[DATA UNDER STUDY]

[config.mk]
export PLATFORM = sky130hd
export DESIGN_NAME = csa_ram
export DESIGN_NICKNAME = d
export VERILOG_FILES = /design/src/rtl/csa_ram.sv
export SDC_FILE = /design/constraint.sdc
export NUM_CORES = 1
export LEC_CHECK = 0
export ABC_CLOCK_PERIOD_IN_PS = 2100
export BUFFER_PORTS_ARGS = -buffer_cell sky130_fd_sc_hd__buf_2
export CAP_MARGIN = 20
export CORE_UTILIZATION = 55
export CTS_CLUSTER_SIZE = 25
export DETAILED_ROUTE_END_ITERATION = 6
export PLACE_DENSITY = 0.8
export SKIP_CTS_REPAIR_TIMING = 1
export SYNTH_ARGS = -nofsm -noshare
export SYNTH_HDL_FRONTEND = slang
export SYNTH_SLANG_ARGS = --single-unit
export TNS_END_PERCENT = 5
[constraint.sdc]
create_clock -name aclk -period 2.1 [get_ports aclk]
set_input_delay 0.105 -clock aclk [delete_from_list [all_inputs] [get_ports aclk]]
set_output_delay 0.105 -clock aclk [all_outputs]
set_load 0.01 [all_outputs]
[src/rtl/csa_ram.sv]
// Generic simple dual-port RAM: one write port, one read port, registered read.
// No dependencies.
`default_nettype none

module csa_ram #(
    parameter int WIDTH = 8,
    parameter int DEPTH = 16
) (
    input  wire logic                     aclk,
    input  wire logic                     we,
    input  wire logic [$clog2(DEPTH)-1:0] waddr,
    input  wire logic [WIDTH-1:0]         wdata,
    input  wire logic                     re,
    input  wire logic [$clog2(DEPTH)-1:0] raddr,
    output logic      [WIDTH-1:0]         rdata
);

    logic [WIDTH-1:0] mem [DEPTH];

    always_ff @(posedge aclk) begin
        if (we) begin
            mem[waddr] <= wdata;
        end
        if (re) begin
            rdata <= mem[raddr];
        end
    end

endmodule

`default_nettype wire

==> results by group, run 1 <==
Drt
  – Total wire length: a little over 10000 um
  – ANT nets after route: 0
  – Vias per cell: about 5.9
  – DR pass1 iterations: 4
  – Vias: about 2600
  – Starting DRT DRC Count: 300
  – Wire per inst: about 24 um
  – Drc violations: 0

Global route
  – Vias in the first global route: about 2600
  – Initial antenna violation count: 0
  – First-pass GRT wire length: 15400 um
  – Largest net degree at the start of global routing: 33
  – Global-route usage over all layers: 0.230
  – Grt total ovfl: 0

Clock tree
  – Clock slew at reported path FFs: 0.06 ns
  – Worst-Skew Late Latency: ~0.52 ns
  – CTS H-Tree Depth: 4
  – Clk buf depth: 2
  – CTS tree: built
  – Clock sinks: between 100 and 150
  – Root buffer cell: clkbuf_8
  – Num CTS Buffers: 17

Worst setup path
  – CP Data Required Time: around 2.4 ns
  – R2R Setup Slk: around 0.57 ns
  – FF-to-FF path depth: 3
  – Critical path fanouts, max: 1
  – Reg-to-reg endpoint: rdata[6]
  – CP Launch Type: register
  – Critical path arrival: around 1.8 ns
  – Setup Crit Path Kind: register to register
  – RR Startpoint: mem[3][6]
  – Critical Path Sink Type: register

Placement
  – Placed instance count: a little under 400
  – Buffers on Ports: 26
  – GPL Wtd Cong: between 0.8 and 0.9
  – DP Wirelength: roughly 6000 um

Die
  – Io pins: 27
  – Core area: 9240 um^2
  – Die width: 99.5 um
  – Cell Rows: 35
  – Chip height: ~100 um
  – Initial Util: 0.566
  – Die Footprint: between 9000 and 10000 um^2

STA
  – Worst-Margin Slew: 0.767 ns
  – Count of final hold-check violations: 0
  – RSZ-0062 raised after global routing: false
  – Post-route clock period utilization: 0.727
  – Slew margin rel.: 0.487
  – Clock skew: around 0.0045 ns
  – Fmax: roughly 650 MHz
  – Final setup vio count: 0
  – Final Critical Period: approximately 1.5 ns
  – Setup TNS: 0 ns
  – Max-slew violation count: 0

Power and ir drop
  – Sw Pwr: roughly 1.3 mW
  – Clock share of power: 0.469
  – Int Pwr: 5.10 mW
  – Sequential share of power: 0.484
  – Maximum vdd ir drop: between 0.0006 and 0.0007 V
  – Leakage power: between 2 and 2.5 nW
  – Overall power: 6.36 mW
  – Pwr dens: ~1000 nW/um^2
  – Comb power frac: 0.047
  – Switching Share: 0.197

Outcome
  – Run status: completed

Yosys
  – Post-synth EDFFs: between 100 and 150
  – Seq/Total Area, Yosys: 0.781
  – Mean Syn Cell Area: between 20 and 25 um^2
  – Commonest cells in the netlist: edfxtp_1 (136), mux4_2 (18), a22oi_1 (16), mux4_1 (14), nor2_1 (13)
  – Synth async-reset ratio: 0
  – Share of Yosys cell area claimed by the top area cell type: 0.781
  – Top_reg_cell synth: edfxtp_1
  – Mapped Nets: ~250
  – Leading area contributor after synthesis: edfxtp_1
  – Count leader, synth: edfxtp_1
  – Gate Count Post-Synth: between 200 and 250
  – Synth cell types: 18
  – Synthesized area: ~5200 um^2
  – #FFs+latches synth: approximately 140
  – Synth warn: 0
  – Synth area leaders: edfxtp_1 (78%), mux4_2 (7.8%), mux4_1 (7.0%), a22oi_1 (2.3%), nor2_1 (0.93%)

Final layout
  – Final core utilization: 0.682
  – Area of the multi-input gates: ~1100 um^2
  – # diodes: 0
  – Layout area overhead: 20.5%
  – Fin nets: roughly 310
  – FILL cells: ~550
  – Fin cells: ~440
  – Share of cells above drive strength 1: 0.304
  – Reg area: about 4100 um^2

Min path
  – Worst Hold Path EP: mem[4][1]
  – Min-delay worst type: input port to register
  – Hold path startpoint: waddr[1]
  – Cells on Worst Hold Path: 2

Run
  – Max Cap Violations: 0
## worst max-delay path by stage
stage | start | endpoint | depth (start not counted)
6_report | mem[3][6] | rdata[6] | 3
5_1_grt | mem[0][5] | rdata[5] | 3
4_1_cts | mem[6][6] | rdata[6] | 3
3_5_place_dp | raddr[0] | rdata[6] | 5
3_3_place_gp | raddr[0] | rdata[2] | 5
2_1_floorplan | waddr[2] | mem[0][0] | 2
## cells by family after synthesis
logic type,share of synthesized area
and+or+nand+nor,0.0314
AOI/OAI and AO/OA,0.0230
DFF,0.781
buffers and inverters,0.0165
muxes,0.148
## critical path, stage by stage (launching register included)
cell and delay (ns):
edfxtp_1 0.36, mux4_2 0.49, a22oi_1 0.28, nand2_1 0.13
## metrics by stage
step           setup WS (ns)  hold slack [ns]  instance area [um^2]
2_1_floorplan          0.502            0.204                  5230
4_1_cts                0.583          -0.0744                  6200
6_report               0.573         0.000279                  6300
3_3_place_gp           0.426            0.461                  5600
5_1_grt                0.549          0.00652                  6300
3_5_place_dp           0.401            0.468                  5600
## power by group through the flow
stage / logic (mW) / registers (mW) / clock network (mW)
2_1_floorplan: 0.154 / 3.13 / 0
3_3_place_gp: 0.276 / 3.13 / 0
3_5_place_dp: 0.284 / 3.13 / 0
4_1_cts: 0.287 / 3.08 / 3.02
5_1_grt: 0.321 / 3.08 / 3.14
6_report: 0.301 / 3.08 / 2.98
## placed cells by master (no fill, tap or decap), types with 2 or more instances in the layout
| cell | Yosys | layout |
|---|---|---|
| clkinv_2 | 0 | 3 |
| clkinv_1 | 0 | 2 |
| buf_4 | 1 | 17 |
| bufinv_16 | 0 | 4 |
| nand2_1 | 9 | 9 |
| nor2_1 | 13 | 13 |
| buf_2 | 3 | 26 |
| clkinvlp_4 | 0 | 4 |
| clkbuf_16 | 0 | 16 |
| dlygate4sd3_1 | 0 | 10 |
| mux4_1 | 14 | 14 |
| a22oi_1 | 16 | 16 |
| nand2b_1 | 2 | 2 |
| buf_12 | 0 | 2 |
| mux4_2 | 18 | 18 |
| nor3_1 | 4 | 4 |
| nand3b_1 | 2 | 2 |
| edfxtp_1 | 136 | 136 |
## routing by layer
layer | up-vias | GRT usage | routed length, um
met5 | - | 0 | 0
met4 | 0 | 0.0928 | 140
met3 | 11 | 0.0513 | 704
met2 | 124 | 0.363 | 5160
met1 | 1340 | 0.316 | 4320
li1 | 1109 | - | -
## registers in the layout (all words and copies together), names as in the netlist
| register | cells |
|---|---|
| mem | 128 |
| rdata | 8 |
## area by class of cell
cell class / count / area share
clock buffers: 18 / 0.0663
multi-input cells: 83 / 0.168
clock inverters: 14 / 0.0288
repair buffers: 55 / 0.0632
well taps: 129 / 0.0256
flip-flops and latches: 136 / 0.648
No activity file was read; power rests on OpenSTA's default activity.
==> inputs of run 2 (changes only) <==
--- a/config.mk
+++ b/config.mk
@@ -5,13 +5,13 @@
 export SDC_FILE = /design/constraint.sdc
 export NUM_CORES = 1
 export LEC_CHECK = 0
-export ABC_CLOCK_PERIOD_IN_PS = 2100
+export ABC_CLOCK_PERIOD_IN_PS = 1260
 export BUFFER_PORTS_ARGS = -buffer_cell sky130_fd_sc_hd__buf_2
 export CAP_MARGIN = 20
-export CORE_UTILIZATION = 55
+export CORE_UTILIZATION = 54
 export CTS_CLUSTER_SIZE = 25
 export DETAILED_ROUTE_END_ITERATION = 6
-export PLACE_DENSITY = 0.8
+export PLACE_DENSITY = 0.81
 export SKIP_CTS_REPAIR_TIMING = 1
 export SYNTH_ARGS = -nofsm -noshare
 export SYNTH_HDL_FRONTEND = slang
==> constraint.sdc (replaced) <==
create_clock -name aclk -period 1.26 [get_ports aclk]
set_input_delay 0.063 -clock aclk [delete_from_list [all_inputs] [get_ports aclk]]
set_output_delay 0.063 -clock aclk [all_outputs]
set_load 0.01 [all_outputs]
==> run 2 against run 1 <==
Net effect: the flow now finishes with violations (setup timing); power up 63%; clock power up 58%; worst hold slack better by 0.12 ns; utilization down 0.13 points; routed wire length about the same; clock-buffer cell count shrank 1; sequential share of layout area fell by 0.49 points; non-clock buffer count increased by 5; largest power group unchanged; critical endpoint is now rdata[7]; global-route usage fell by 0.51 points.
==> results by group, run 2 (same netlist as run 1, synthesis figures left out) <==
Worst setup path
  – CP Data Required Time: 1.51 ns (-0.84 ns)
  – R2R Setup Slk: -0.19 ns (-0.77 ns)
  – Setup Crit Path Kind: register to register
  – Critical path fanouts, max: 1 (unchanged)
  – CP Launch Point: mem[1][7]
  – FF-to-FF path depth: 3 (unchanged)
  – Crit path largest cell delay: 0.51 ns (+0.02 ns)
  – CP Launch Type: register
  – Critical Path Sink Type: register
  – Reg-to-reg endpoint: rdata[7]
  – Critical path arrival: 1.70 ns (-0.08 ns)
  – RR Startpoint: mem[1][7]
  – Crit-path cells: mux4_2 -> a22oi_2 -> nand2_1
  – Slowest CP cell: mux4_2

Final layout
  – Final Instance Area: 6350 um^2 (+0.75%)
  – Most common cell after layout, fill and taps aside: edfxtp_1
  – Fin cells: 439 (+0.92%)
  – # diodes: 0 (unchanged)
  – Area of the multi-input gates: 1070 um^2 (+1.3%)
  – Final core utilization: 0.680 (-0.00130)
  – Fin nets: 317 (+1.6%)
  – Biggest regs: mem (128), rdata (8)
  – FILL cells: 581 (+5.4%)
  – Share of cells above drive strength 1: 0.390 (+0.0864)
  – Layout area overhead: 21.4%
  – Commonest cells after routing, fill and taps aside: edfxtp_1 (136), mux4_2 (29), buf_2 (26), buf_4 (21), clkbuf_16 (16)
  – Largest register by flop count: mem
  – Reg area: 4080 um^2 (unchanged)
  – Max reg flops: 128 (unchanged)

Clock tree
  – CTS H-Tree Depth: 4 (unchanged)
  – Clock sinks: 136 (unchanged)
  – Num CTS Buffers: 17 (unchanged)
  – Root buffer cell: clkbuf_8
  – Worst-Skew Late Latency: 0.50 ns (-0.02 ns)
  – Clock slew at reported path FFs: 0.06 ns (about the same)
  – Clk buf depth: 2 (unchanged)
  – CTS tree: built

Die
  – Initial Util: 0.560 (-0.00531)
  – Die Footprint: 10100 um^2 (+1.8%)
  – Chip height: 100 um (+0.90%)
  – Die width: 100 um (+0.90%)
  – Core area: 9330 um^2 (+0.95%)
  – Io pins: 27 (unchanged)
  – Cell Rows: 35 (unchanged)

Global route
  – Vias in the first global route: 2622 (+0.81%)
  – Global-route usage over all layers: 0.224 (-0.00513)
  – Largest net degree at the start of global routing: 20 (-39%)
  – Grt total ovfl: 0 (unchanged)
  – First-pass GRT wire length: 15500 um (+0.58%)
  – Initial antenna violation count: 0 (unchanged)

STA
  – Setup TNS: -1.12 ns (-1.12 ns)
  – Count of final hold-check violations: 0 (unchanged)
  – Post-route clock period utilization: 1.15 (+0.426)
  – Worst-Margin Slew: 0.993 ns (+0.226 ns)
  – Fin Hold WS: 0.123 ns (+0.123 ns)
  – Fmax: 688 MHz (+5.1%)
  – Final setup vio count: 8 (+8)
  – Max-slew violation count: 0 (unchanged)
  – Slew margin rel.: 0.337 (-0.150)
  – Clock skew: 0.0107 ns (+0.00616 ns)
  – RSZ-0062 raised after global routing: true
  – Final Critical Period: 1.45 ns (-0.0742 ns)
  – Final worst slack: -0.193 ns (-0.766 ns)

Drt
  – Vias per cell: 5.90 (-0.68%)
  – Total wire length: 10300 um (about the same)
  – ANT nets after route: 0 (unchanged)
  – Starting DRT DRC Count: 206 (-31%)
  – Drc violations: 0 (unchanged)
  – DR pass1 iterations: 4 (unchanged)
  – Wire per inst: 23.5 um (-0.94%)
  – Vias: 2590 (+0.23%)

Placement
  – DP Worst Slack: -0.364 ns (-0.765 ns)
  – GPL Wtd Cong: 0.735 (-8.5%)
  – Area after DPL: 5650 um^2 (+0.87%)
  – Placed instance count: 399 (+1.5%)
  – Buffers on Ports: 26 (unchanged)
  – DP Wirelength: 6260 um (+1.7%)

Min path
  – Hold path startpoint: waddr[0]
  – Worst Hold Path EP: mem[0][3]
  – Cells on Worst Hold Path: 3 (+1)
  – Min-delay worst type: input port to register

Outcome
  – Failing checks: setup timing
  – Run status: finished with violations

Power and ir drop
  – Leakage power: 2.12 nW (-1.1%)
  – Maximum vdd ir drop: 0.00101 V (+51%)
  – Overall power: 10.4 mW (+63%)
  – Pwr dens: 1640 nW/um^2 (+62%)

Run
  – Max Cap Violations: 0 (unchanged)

[/DATA UNDER STUDY]
[DATA UNDER STUDY]

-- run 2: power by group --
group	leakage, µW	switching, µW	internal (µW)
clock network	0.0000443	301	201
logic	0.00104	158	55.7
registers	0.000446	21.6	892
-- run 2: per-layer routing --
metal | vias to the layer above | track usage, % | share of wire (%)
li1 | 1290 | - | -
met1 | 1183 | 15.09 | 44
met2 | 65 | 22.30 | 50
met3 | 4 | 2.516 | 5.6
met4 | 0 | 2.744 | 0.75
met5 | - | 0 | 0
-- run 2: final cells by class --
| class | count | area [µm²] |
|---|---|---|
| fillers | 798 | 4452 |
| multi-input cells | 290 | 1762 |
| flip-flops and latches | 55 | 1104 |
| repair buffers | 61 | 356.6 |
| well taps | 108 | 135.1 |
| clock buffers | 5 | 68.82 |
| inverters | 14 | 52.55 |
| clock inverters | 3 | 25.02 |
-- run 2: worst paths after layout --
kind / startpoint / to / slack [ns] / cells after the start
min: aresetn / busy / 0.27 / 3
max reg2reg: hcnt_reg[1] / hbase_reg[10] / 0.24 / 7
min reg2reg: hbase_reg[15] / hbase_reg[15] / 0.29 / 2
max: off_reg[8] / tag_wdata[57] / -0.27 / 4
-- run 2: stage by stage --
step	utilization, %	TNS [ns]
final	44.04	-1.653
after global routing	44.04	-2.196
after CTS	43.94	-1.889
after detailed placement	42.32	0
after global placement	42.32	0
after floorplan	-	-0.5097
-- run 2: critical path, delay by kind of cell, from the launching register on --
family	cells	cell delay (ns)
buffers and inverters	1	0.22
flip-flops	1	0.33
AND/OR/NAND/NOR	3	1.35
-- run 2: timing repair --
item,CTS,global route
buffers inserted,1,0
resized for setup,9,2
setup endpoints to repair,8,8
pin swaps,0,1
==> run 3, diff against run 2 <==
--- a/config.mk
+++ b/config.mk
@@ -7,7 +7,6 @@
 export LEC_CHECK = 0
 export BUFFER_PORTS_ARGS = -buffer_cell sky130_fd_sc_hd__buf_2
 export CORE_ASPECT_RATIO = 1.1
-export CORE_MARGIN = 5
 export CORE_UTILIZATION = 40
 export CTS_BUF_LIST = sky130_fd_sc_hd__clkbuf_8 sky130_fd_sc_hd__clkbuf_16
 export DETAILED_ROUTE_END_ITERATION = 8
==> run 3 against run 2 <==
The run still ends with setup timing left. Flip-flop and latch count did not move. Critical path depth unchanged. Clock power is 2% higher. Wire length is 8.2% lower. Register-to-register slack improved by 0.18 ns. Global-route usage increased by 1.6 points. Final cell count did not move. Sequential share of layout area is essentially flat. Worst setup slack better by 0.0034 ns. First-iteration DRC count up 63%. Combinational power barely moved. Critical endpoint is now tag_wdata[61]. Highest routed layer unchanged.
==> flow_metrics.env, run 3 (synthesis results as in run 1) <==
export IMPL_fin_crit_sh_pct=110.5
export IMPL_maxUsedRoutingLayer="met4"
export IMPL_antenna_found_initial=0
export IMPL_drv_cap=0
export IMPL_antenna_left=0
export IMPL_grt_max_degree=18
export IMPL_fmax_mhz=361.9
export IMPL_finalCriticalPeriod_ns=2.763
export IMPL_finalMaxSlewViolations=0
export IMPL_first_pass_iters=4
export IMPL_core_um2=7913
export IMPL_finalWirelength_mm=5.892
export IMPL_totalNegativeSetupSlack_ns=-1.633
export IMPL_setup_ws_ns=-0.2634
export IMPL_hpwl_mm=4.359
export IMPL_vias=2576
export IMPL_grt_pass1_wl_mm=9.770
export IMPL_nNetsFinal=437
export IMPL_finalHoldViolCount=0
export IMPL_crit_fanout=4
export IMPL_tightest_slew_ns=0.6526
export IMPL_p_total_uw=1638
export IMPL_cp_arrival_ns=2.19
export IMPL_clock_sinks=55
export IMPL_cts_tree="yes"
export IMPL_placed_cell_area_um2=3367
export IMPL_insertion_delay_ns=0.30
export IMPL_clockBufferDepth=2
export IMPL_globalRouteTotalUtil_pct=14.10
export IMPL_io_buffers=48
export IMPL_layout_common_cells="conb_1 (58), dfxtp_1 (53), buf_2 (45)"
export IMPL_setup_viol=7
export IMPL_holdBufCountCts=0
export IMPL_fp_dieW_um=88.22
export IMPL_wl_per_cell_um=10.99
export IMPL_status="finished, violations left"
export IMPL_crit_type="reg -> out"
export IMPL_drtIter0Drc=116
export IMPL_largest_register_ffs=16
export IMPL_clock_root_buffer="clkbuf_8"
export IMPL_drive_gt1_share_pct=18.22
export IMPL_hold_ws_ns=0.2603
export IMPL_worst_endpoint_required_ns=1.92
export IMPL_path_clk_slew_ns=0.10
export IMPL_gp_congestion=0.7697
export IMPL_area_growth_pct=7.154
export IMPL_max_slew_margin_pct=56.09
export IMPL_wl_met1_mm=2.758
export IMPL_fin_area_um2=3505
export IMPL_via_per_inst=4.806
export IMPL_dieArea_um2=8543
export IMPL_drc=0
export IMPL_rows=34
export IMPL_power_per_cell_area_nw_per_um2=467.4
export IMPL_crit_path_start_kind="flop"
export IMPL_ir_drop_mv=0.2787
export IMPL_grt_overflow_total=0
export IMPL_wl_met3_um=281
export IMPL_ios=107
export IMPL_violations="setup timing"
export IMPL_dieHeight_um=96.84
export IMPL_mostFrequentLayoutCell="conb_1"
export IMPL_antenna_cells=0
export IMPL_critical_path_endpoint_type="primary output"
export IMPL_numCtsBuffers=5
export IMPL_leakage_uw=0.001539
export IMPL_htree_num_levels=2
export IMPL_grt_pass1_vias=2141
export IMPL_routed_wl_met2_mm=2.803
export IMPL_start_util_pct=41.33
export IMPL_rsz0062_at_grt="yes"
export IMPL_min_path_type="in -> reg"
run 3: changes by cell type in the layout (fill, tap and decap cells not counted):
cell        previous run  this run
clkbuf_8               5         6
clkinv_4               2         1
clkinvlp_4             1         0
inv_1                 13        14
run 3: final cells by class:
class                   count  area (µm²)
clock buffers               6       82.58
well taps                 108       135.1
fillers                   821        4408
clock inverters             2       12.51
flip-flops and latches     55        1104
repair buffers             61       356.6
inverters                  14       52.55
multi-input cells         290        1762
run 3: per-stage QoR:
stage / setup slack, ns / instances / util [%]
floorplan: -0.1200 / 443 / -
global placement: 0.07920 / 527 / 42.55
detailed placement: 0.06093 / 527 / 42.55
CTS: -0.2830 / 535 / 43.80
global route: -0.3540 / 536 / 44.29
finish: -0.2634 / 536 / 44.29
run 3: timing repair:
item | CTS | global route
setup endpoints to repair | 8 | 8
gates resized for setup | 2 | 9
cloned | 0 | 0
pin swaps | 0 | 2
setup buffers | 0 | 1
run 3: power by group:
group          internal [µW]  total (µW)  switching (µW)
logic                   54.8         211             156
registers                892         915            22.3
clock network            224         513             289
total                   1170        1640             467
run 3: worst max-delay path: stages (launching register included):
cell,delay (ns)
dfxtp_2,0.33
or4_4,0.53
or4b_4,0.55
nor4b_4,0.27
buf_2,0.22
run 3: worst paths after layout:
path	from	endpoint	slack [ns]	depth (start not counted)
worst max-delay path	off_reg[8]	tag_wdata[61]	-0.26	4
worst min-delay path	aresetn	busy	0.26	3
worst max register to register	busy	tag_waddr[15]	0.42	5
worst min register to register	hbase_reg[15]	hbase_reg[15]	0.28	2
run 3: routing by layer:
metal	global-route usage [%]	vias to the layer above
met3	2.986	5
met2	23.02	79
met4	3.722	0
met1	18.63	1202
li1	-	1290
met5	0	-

[/DATA UNDER STUDY]

REQUIREMENT: Only one stretch of the data above is needed. Restate it word for word, from the line containing "290 | 1762 |" through the line containing "run 3 against", both ends included.

SOLUTION FOR THIS TASK:
| multi-input cells | 290 | 1762 |
| flip-flops and latches | 55 | 1104 |
| repair buffers | 61 | 356.6 |
| well taps | 108 | 135.1 |
| clock buffers | 5 | 68.82 |
| inverters | 14 | 52.55 |
| clock inverters | 3 | 25.02 |
-- run 2: worst paths after layout --
kind / startpoint / to / slack [ns] / cells after the start
min: aresetn / busy / 0.27 / 3
max reg2reg: hcnt_reg[1] / hbase_reg[10] / 0.24 / 7
min reg2reg: hbase_reg[15] / hbase_reg[15] / 0.29 / 2
max: off_reg[8] / tag_wdata[57] / -0.27 / 4
-- run 2: stage by stage --
step	utilization, %	TNS [ns]
final	44.04	-1.653
after global routing	44.04	-2.196
after CTS	43.94	-1.889
after detailed placement	42.32	0
after global placement	42.32	0
after floorplan	-	-0.5097
-- run 2: critical path, delay by kind of cell, from the launching register on --
family	cells	cell delay (ns)
buffers and inverters	1	0.22
flip-flops	1	0.33
AND/OR/NAND/NOR	3	1.35
-- run 2: timing repair --
item,CTS,global route
buffers inserted,1,0
resized for setup,9,2
setup endpoints to repair,8,8
pin swaps,0,1
==> run 3, diff against run 2 <==
--- a/config.mk
+++ b/config.mk
@@ -7,7 +7,6 @@
 export LEC_CHECK = 0
 export BUFFER_PORTS_ARGS = -buffer_cell sky130_fd_sc_hd__buf_2
 export CORE_ASPECT_RATIO = 1.1
-export CORE_MARGIN = 5
 export CORE_UTILIZATION = 40
 export CTS_BUF_LIST = sky130_fd_sc_hd__clkbuf_8 sky130_fd_sc_hd__clkbuf_16
 export DETAILED_ROUTE_END_ITERATION = 8
==> run 3 against run 2 <==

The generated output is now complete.